Background: an optimization exercise with open tools, aiming at small area, a short achievable clock period and few clock cycles per item. Do not read the settings as production practice. Function was checked by simulation only, so behaviour that the tests miss may differ from the original. Power figures rest on the tool's default switching activity, not on a simulated workload.

[design/flow/design.v]
package ffa_pkg;
    localparam logic OP_ALLOC = 1'b0;
    localparam logic OP_FREE  = 1'b1;
    localparam logic [1:0] ST_ALLOCATED = 2'd0;
    localparam logic [1:0] ST_NO_FIT    = 2'd1;
    localparam logic [1:0] ST_FREED     = 2'd2;
    localparam logic [1:0] ST_NOT_FOUND = 2'd3;
    localparam int BYTES_W = 10;
endpackage
import ffa_pkg::*;
module first_fit_block_allocator
#(
    parameter int ARENA_BYTES  = 1024,
    parameter int ALIGN_BYTES  = 16,
    parameter int HEADER_BYTES = 16
)
(
    input  logic                clk,
    input  logic                rst_n,
    input  logic                req_valid,
    output logic                req_stall,
    input  logic                operation,
    input  logic [BYTES_W-1:0]  request_bytes,
    input  logic [BYTES_W-1:0]  free_offset,
    output logic                rsp_valid,
    input  logic                rsp_stall,
    output logic [1:0]          status,
    output logic [BYTES_W-1:0]  data_offset
);
    localparam int N = 64;
    function automatic [2:0] low8(input logic [7:0] v);
        logic [2:0] k;
        k = 3'd7;
        for (int i = 6; i >= 0; i--)
            if (v[i])
                k = 3'(i);
        low8 = k;
    endfunction
    function automatic [N:0] dec_eq(input logic en, input logic [6:0] v);
        logic [8:0] heq;
        logic [7:0] leq;
        logic [N:0] eq;
        for (int a = 0; a < 9; a++)
            heq[a] = en && (v[6:3] == 4'(a));
        for (int b = 0; b < 8; b++)
            leq[b] = (v[2:0] == 3'(b));
        for (int x = 0; x <= N; x++)
            eq[x] = heq[x / 8] & leq[x % 8];
        dec_eq = eq;
    endfunction
    logic       ir_valid;
    logic       ir_op;
    logic [6:0] ir_arg;      
    logic [5:0] ir_c1;       
    logic [5:0] ir_c2;
    logic       ir_rz;       
    logic       sk_valid;    
    logic       proc;
    logic [6:0] arg_in, r_in;
    logic [5:0] c1_in, c2_in;
    assign r_in = {1'b0, request_bytes[9:4]} + {6'd0, |request_bytes[3:0]};
    always_comb
    begin
        if (operation == OP_FREE)
            arg_in = {(free_offset[3:0] == 4'd0) && (free_offset[9:4] != 6'd0),
                      free_offset[9:4] - 6'd1};
        else
            arg_in = r_in + 7'd1;
        for (int j = 0; j < 6; j++)
        begin
            c1_in[j] = (r_in >> (j + 1)) != 7'd0;
            c2_in[j] = c1_in[j] & r_in[j];
        end
    end
    assign req_stall = ir_valid & sk_valid;
    assign proc      = ir_valid & ~sk_valid;
    always_ff @(posedge clk or negedge rst_n)
    begin
        if (!rst_n)
            ir_valid <= 1'b0;
        else if (!req_stall)
            ir_valid <= req_valid;
    end
    always_ff @(posedge clk)
    begin
        if (!req_stall)
        begin
            ir_op  <= operation;
            ir_arg <= arg_in;
            ir_c1  <= c1_in;
            ir_c2  <= c2_in;
            ir_rz  <= (r_in == 7'd0);
        end
    end
    logic [N-1:0] fr;
    logic [1:0]   fr_e;      
    logic [N-2:1] fr_m;      
    assign fr = {fr_e[1], fr_m, fr_e[0]};
    logic [N-1:1] st_r;
    logic [N+1:0] st;        
    assign st = {2'b11, st_r, 1'b1};
    logic         p_valid;
    logic [5:0]   p_g;
    logic [6:0]   p_m;
    logic [N:0]   p_eq_g, p_eq_h;
    assign p_eq_g = dec_eq(p_valid, {1'b0, p_g});
    logic [3:0]   p_lsum;
    logic [4:0]   p_hsum;
    logic [9:0]   p_hoh;
    logic [7:0]   p_loh;
    assign p_lsum = {1'b0, p_g[2:0]} + {1'b0, p_m[2:0]};
    assign p_hsum = {2'b0, p_g[5:3]} + {1'b0, p_m[6:3]};
    always_comb
    begin
        for (int a = 0; a < 10; a++)
            p_hoh[a] = p_valid && (p_lsum[3] ? ((a > 0) && (p_hsum == 5'(a - 1)))
                                             : (p_hsum == 5'(a)));
        for (int b = 0; b < 8; b++)
            p_loh[b] = (p_lsum[2:0] == 3'(b));
        for (int x = 0; x <= N; x++)
            p_eq_h[x] = p_hoh[x / 8] & p_loh[x % 8];
    end
    logic [N-1:0] p_split, fr_t, st_t, fs_t;
    always_comb
    begin
        for (int x = 0; x < N; x++)
        begin
            p_split[x] = p_eq_h[x] & ~st[x] & ~st[x+1];
            fr_t[x]    = (fr[x] & ~p_eq_g[x] & ~p_eq_h[x+1] & ~(p_eq_h[x] & ~st[x] & st[x+1]))
                         | p_split[x];
            st_t[x]    = st[x] | p_split[x];
            fs_t[x]    = (st[x] & fr[x] & ~p_eq_g[x]) | p_split[x];
        end
    end
    logic [N-1:0] f [7];
    always_comb
    begin
        f[0] = ~st[N:1];
        for (int j = 0; j < 5; j++)
            f[j+1] = f[j] & ((f[j] >> (1 << j)) | {N{~ir_c1[j]}})
                          & ((f[j] >> (2 << j)) | {N{~ir_c2[j]}});
        f[6] = f[5] & {N{~ir_c1[5]}};
    end
    logic [N-1:0] a_win;
    logic [7:0]   a_grp;
    logic [2:0]   a_lo [8];
    logic [2:0]   a_hi;
    logic         a_fit;
    logic [5:0]   a_g;
    assign a_win = fs_t & (f[6] | {N{ir_rz}});
    always_comb
    begin
        for (int a = 0; a < 8; a++)
        begin
            a_grp[a] = |a_win[8*a +: 8];
            a_lo[a]  = low8(a_win[8*a +: 8]);
        end
    end
    logic [7:0] a_gh;
    always_comb
    begin
        for (int a = 0; a < 8; a++)
            a_gh[a] = a_grp[a] && ((a_grp & ((8'd1 << a) - 8'd1)) == 8'd0);
        a_hi = '0;
        a_g  = '0;
        for (int a = 0; a < 8; a++)
        begin
            a_hi = a_hi | ({3{a_gh[a]}} & 3'(a));
            a_g  = a_g  | ({6{a_gh[a]}} & {3'(a), a_lo[a]});
        end
    end
    assign a_fit = |a_grp;
    logic         do_free;
    logic [N-1:0] f_eq, f_blk;
    assign do_free = proc & (ir_op == OP_FREE);
    logic [N:0]   f_eq_x;
    assign f_eq_x = dec_eq(do_free & ir_arg[6], {1'b0, ir_arg[5:0]});
    assign f_eq   = f_eq_x[N-1:0];
    always_comb
    begin
        f_blk = '0;
        f_blk[0] = f_eq[0];
        for (int x = 1; x < N; x++)
            f_blk[x] = (f_eq[x] & st[x]) | (f_blk[x-1] & ~st[x]);
    end
    logic [N-1:0] fr_f;
    logic         f_found;
    assign fr_f    = fr_t | f_blk;
    assign f_found = |(st_t & f_eq);
    always_ff @(posedge clk or negedge rst_n)
    begin
        if (!rst_n)
        begin
            fr_e      <= 2'b11;
            st_r      <= '0;
            p_valid   <= 1'b0;
        end
        else
        begin
            fr_e      <= {fr_f[N-1], fr_f[0]};
            st_r    <= st_t[N-1:1] & ~(fr_f[N-1:1] & fr_f[N-2:0]);
            p_valid <= proc & (ir_op == OP_ALLOC) & a_fit;
        end
    end
    always_ff @(posedge clk)
        fr_m <= fr_f[N-2:1];
    always_ff @(posedge clk)
    begin
        p_g <= a_g;
        p_m <= ir_arg;
    end
    logic [1:0] n_st;
    always_comb
    begin
        if (ir_op == OP_FREE)
            n_st = f_found ? ST_FREED : ST_NOT_FOUND;
        else
            n_st = a_fit ? ST_ALLOCATED : ST_NO_FIT;
    end
    logic       take;
    logic       rv_reg;
    logic [1:0] q_v;
    logic       q_wp, q_rp;
    logic [1:0] q_st [2];
    logic [5:0] q_g  [2];
    assign take     = rv_reg & ~rsp_stall;
    assign sk_valid = &q_v;
    always_ff @(posedge clk or negedge rst_n)
    begin
        if (!rst_n)
        begin
            rv_reg <= 1'b0;
            q_v    <= 2'b00;
            q_wp   <= 1'b0;
            q_rp   <= 1'b0;
        end
        else
        begin
            for (int i = 0; i < 2; i++)
                q_v[i] <= (q_v[i] & ~(take & (q_rp == 1'(i)))) | (proc & (q_wp == 1'(i)));
            if (proc)
                q_wp <= ~q_wp;
            if (take)
                q_rp <= ~q_rp;
            rv_reg <= take ? (q_v[~q_rp] | proc) : (rv_reg | proc);
        end
    end
    always_ff @(posedge clk)
    begin
        for (int i = 0; i < 2; i++)
            if (q_wp == 1'(i) && !q_v[i])
            begin
                q_st[i] <= n_st;
                q_g[i]  <= a_g;
            end
    end
    assign rsp_valid   = rv_reg;
    assign status      = q_st[q_rp];
    assign data_offset = (q_st[q_rp] == ST_ALLOCATED) ? {q_g[q_rp] + 6'd1, 4'd0} : '0;
endmodule
[design/flow/run.sh]
#!/bin/bash
# synth_recipe.tcl (not shown) runs the flow's synth.tcl, then flattens the netlist and writes it again
# the make line also repeats each setting of config.mk as NAME=value (left out here)
make -C /OpenROAD-flow-scripts/flow DESIGN_CONFIG=/design/flow/config.mk WORK_HOME=/design/flow/orfs CLKGATE_MAP_FILE= SYNTH_SCRIPT=/design/flow/synth_recipe.tcl finish
[design/flow/config.mk]
export PLATFORM = sky130hd
export DESIGN_NAME = first_fit_block_allocator
export DESIGN_NICKNAME = first_fit_block_allocator
export VERILOG_FILES = /design/flow/design.v
export SDC_FILE = /design/flow/constraint.sdc
export NUM_CORES = 4
export LEC_CHECK = 0
export CAP_MARGIN = 20
export CORE_MARGIN = 2
export CORE_UTILIZATION = 40
export GPL_TIMING_DRIVEN = 0
export SETUP_SLACK_MARGIN = 0.8
export SLEW_MARGIN = 20
[design/flow/constraint.sdc]
create_clock -name core_clock -period 5.0 [get_ports {clk}]
set_input_delay 1.0000 -clock core_clock [delete_from_list [all_inputs] [get_ports {clk}]]
set_output_delay 1.0000 -clock core_clock [all_outputs]
set_load 0.01 [all_outputs]
==> results by group, run 1 <==
Status
  – Outcome: finished clean

Global routing
  – Via count of the first global-routing pass: 22087
  – Antenna violations before repair: 6
  – Overall track demand over capacity in global routing: 48.3%
  – Largest net degree at the start of global routing: 45
  – Global-route wire length before repair: 162000 um
  – Residual overflow from global routing: 0

Logic synthesis
  – Post-synthesis cell area: 17900 um2
  – Share of the synthesized area in the top cell type: 9.77%
  – Number of synthesized flops with an enable pin: 36
  – Share of the yosys chip area belonging to registers: 24.5%
  – Count of mapped cells out of synthesis: 2331
  – Number of flip-flops and latches in the synthesized netlist: 183
  – Mean cell area of the mapped netlist: 7.69 um2
  – Most area-consuming cells after synthesis: sky130_fd_sc_hd__dfrtp_1 (9.8%), sky130_fd_sc_hd__dfxtp_1 (8.4%), sky130_fd_sc_hd__a21oi_1 (7.0%), sky130_fd_sc_hd__edfxtp_1 (6.0%), sky130_fd_sc_hd__o21ai_0 (5.1%)
  – Synth warnings: 5
  – Dominant synthesized flop cell: sky130_fd_sc_hd__dfxtp_1
  – Library cells used by synthesis: 115
  – Proportion of register bits with asynchronous set or reset after synthesis: 39.3%
  – Largest area contributor in the synthesized netlist: sky130_fd_sc_hd__dfrtp_1

Final layout
  – Number of non-filler instances in the completed layout: 3119
  – Register area: 4400 um2
  – Proportion of layout cells with a drive suffix above 1: 24.6%
  – Final instance area: 22800 um2
  – Area added between synthesis and finish: 27.0%
  – Registers with the highest flip-flop counts: st_r x63, fr_m x62, q_g x12
  – Multi-input logic area: 14100 um2
  – Most flops, register: st_r
  – Max reg flops: 63
  – Final nets: 2552
  – Fillers: 4273

Worst setup path
  – Launching element of the worst setup path: ir_c2[0]$_DFFE_PN_
  – Crit-path max FO: 10
  – Worst path cell trace: buf_6 > buf_6 > a221o_1 > a221o_1 > a221o_2 > a211oi_4 > o21bai_1 > a31oi_2 > o31a_1 > nand4_4 > nor2_4 > a311oi_2 > o2111ai_2 > buf_6
  – R2r endpoint: q_g[1][1]$_DFFE_PP_
  – Kind of start point of the critical path: flop
  – Critical path capture point type: flop
  – Max stage delay cell, worst path: sky130_fd_sc_hd__a221o_2
  – Startpoint of the worst-slack reg-to-reg timing path: ir_c2[0]$_DFFE_PN_
  – Worst endpoint required time: 5.24 ns
  – Kind of cell adding the most delay to the critical path: compound AO/OA/AOI/OAI gates
  – Crit path kind: flop to flop
  – Buffers & Inverters on Critical Path: 3
  – Number of logic stages on the critical path including buffering: 14
  – Worst setup endpoint: q_g[1][1]$_DFFE_PP_
  – Internal reg-to-reg setup slack: 0.45 ns
  – Delay contributed by the slowest stage of the critical path: 0.50 ns
  – Worst reg2reg path depth: 14
  – Cell repeated most along the worst path: sky130_fd_sc_hd__buf_6
  – Data arrival at the endpoint of the critical path: 4.78 ns

Placed design
  – Count of input and output buffers: 32
  – Cell count after placement: 2965
  – Detailed placer's ending HPWL: 87300 um
  – Global placer's final weighted congestion: 1.15
  – Area of placed instances: 19100 um2

Clocking
  – Post-cts hold buffer count: 0
  – Clock buffer count from CTS: 17
  – Source-to-sink clock delay at the later pin of the worst-skew pair: 0.48 ns
  – Clock transition at the registers of the reported paths: 0.08 ns
  – CTS Root Cell: sky130_fd_sc_hd__clkbuf_16
  – Total number of clock tree sinks: 183
  – CTS tree: yes
  – Number of H-tree levels: 4
  – Maximum buffer depth of the clock tree: 2

Floorplanning
  – Top Ports: 39
  – DIE AREA: 46500 um2
  – Initial core utilization: 40.6%
  – Standard cell core area: 44200 um2
  – Vert. Die Dim: 216 um
  – Placement row count: 77
  – Overall die width: 216 um

Timing
  – Rel. slew slack: 21.4%
  – Transition time of the tightest slew-check pin: 1.18 ns
  – Total negative slack for setup checks: 0 ns
  – Setup repair after global routing missed its margin: yes
  – Upper clock frequency limit: 0.220 GHz
  – Final setup skew: 0.0112 ns
  – Share of the clock period used by the worst path after layout: 90.9%
  – Setup violation total in the final timing report: 0
  – Final min period: 4.55 ns
  – Fin. max-slew vios: 0
  – Final Hold Viols: 0

Drt
  – First-pass detailed-route iteration total: 10
  – Drt wl/cell: 37.2 um
  – Post-route ant nets: 0
  – Average via count per standard cell: 7.65
  – Total Routed Length: 116000 um
  – Detailed-route DRC error count: 0
  – Detailed-route via count: 23875
  – Number of DRC markers in iteration 0: 4211

Flow run
  – Number of max-cap violations: 0

Hold path
  – Instance count along the most critical hold path: 0
  – Path category of the worst min-delay check: flop to flop

Pwr
  – Power per Cell Area: 613 nW/um2
  – Max VDD drop: 0.399 mV
  – Pleak: 8.24 nW
-- area by class of cell --
type                            instances  area share, %
Multi-Input combinational cell       1867           62.0
Sequential cell                       183           19.3
Timing Repair Buffer                  159           6.61
Buffer                                227           5.50
Tap cell                              592           3.25
Clock buffer                           19           1.90
Inverter                               57          0.939
Clock inverter                         13          0.494
Antenna cell                            2         0.0220
-- Yosys cell counts, types with 41 or more instances --
master and number:
sky130_fd_sc_hd__inv_1 53, sky130_fd_sc_hd__nor2_1 174, sky130_fd_sc_hd__nand2_1 149, sky130_fd_sc_hd__a31oi_1 46, sky130_fd_sc_hd__o211ai_1 53, sky130_fd_sc_hd__o21ai_0 184
sky130_fd_sc_hd__nand3_1 64, sky130_fd_sc_hd__clkbuf_1 158, sky130_fd_sc_hd__a211oi_1 41, sky130_fd_sc_hd__a221o_1 59, sky130_fd_sc_hd__a221oi_1 54, sky130_fd_sc_hd__dfxtp_1 75
sky130_fd_sc_hd__dfrtp_1 70, sky130_fd_sc_hd__a21oi_1 252, sky130_fd_sc_hd__nor3_1 70
-- layer usage --
| layer | vias up | wire [um] | global-route usage, % |
|---|---|---|---|
| li1 | 9607 | - | - |
| met1 | 11456 | 41200 | 58.1 |
| met2 | 2191 | 47000 | 70.0 |
| met3 | 615 | 16200 | 16.5 |
| met4 | 6 | 11700 | 39.0 |
| met5 | - | 41 | 0 |
-- layout by cell type, fill, tap and decap left out, types with 17 or more instances in the layout --
| master | netlist | final |
|---|---|---|
| sky130_fd_sc_hd__a221oi_4 | 1 | 32 |
| sky130_fd_sc_hd__clkdlybuf4s50_1 | 0 | 31 |
| sky130_fd_sc_hd__a21oi_1 | 252 | 239 |
| sky130_fd_sc_hd__o21a_1 | 28 | 28 |
| sky130_fd_sc_hd__o221ai_1 | 30 | 20 |
| sky130_fd_sc_hd__nand2_1 | 149 | 141 |
| sky130_fd_sc_hd__clkbuf_2 | 0 | 41 |
| sky130_fd_sc_hd__o21ai_1 | 7 | 17 |
| sky130_fd_sc_hd__dfxtp_1 | 75 | 69 |
| sky130_fd_sc_hd__o22ai_1 | 39 | 37 |
| sky130_fd_sc_hd__or2_2 | 23 | 23 |
| sky130_fd_sc_hd__nor2_1 | 174 | 168 |
| sky130_fd_sc_hd__a211oi_1 | 41 | 29 |
| sky130_fd_sc_hd__dfrtp_1 | 70 | 70 |
| sky130_fd_sc_hd__nor4_1 | 20 | 17 |
| sky130_fd_sc_hd__a21o_1 | 33 | 32 |
| sky130_fd_sc_hd__o211ai_1 | 53 | 53 |
| sky130_fd_sc_hd__edfxtp_1 | 36 | 36 |
| sky130_fd_sc_hd__a221o_2 | 17 | 32 |
| sky130_fd_sc_hd__a221o_1 | 59 | 43 |
| sky130_fd_sc_hd__o221ai_2 | 15 | 19 |
| sky130_fd_sc_hd__o31ai_1 | 21 | 19 |
| sky130_fd_sc_hd__and2_1 | 20 | 18 |
| sky130_fd_sc_hd__nand3b_1 | 17 | 17 |
| sky130_fd_sc_hd__clkbuf_16 | 0 | 20 |
| sky130_fd_sc_hd__a211o_1 | 17 | 17 |
| sky130_fd_sc_hd__buf_6 | 6 | 26 |
| sky130_fd_sc_hd__a221oi_1 | 54 | 17 |
| sky130_fd_sc_hd__a31oi_1 | 46 | 39 |
| sky130_fd_sc_hd__nor3_1 | 70 | 61 |
| sky130_fd_sc_hd__inv_1 | 53 | 53 |
| sky130_fd_sc_hd__nand3_1 | 64 | 57 |
| sky130_fd_sc_hd__clkbuf_1 | 158 | 102 |
| sky130_fd_sc_hd__buf_2 | 38 | 34 |
| sky130_fd_sc_hd__or3_1 | 29 | 27 |
| sky130_fd_sc_hd__a221oi_2 | 27 | 33 |
| sky130_fd_sc_hd__o21ai_0 | 184 | 170 |
| sky130_fd_sc_hd__nand2b_1 | 23 | 21 |
| sky130_fd_sc_hd__buf_4 | 18 | 119 |
-- worst min path at each step --
stage	startpoint	end	slack [ns]
floorplan	ir_arg[0]$_DFFE_PN_	p_m[0]$_DFF_P_	0.34
global placement	ir_arg[2]$_DFFE_PN_	p_m[2]$_DFF_P_	0.37
detailed placement	ir_arg[2]$_DFFE_PN_	p_m[2]$_DFF_P_	0.37
CTS	ir_arg[2]$_DFFE_PN_	p_m[2]$_DFF_P_	0.38
global route	ir_arg[0]$_DFFE_PN_	p_m[0]$_DFF_P_	0.41
finish	ir_arg[0]$_DFFE_PN_	p_m[0]$_DFF_P_	0.39
-- kinds of logic after synthesis --
group                    count (synthesis)  share of synthesized area, %
AO/OA/AOI/OAI                         1113                          45.3
AND/OR/NAND/NOR                        694                          19.9
buffers and inverters                  284                          6.96
flip-flops                             183                          24.5
XOR/XNOR                                22                          1.07
multiplexers                            19                          1.12
adder cells (fa/ha/maj)                 15                          1.13
other                                    1                        0.0209
-- per-stage QoR --
step                power, mW  hold WS, ns  worst slack, ns  util [%]
global placement         10.1        0.370            -1.46      43.0
global route             14.2        0.405            0.448      51.5
CTS                      13.0        0.382            0.715      50.0
finish                   14.0        0.387            0.455      51.5
detailed placement       10.1        0.368            -1.45      43.2
floorplan                6.95        0.343             1.06         -
-- worst reg2reg max path, stage by stage, from the launching register on --
cell and delay, ns:
sky130_fd_sc_hd__edfxtp_1 0.38, sky130_fd_sc_hd__buf_6 0.16, sky130_fd_sc_hd__buf_6 0.15, sky130_fd_sc_hd__a221o_1 0.40, sky130_fd_sc_hd__a221o_1 0.45, sky130_fd_sc_hd__a221o_2 0.50
sky130_fd_sc_hd__a211oi_4 0.46, sky130_fd_sc_hd__o21bai_1 0.21, sky130_fd_sc_hd__a31oi_2 0.17, sky130_fd_sc_hd__o31a_1 0.42, sky130_fd_sc_hd__nand4_4 0.19, sky130_fd_sc_hd__nor2_4 0.08
sky130_fd_sc_hd__a311oi_2 0.38, sky130_fd_sc_hd__o2111ai_2 0.18, sky130_fd_sc_hd__buf_6 0.18
-- what timing repair did --
action	CTS	global route
setup endpoints to repair	131	48
pin swaps	76	46
setup buffers	98	19
gates cloned	0	3
gates resized for setup	326	123
-- power by group --
part	internal (mW)	switching (mW)	total (mW)
registers	2.01	0.261	2.27
clock network	0.649	0.697	1.35
logic	3.45	6.90	10.3
Testbench counts, summed over its fixed seeds: cycles 4,016, items 4,000.
==> run 2: changes to the inputs <==
--- a/design/flow/config.mk
+++ b/design/flow/config.mk
@@ -10,4 +10,4 @@
 export CORE_UTILIZATION = 40
 export GPL_TIMING_DRIVEN = 0
-export SETUP_SLACK_MARGIN = 0.8
+export SETUP_SLACK_MARGIN = 1.0
 export SLEW_MARGIN = 20
==> run 2 against run 1 <==
Still clean. Total power rose by 5.2%. Combinational power is 8% higher. Worst setup slack improved by 0.074 ns. Clock power barely moved. Via count up 1.1%. First-iteration DRC count is 5.2% higher. Sequential cell count unchanged. Sequential share of layout area fell by 0.90 points.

#####

▶ **Work order**
Search the records for the word "localparam". Copy every line that has it.

▶ **Reply**
    localparam logic OP_ALLOC = 1'b0;
    localparam logic OP_FREE  = 1'b1;
    localparam logic [1:0] ST_ALLOCATED = 2'd0;
    localparam logic [1:0] ST_NO_FIT    = 2'd1;
    localparam logic [1:0] ST_FREED     = 2'd2;
    localparam logic [1:0] ST_NOT_FOUND = 2'd3;
    localparam int BYTES_W = 10;
    localparam int N = 64;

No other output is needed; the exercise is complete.